**Exercise objective**
Scan the records below for the line containing "adders and majority gates: 1 / 0.34" and the line containing "3_5_place_dp: 1.11 / 0.926 / 0". Copy both, plus every line between, exactly.

**Available data**
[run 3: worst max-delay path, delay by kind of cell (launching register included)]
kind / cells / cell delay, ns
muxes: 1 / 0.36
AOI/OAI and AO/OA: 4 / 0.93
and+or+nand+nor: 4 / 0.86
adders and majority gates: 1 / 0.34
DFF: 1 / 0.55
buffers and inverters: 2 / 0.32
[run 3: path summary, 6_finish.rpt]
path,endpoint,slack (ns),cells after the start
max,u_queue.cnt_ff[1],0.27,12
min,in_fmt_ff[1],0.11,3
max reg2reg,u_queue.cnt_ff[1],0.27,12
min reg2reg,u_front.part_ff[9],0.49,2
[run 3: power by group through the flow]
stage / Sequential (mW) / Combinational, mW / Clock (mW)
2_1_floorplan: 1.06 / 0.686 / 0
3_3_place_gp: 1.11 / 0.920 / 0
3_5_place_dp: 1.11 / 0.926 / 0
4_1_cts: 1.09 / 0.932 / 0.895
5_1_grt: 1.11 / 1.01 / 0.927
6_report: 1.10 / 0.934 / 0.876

**Written solution**
adders and majority gates: 1 / 0.34
DFF: 1 / 0.55
buffers and inverters: 2 / 0.32
[run 3: path summary, 6_finish.rpt]
path,endpoint,slack (ns),cells after the start
max,u_queue.cnt_ff[1],0.27,12
min,in_fmt_ff[1],0.11,3
max reg2reg,u_queue.cnt_ff[1],0.27,12
min reg2reg,u_front.part_ff[9],0.49,2
[run 3: power by group through the flow]
stage / Sequential (mW) / Combinational, mW / Clock (mW)
2_1_floorplan: 1.06 / 0.686 / 0
3_3_place_gp: 1.11 / 0.920 / 0
3_5_place_dp: 1.11 / 0.926 / 0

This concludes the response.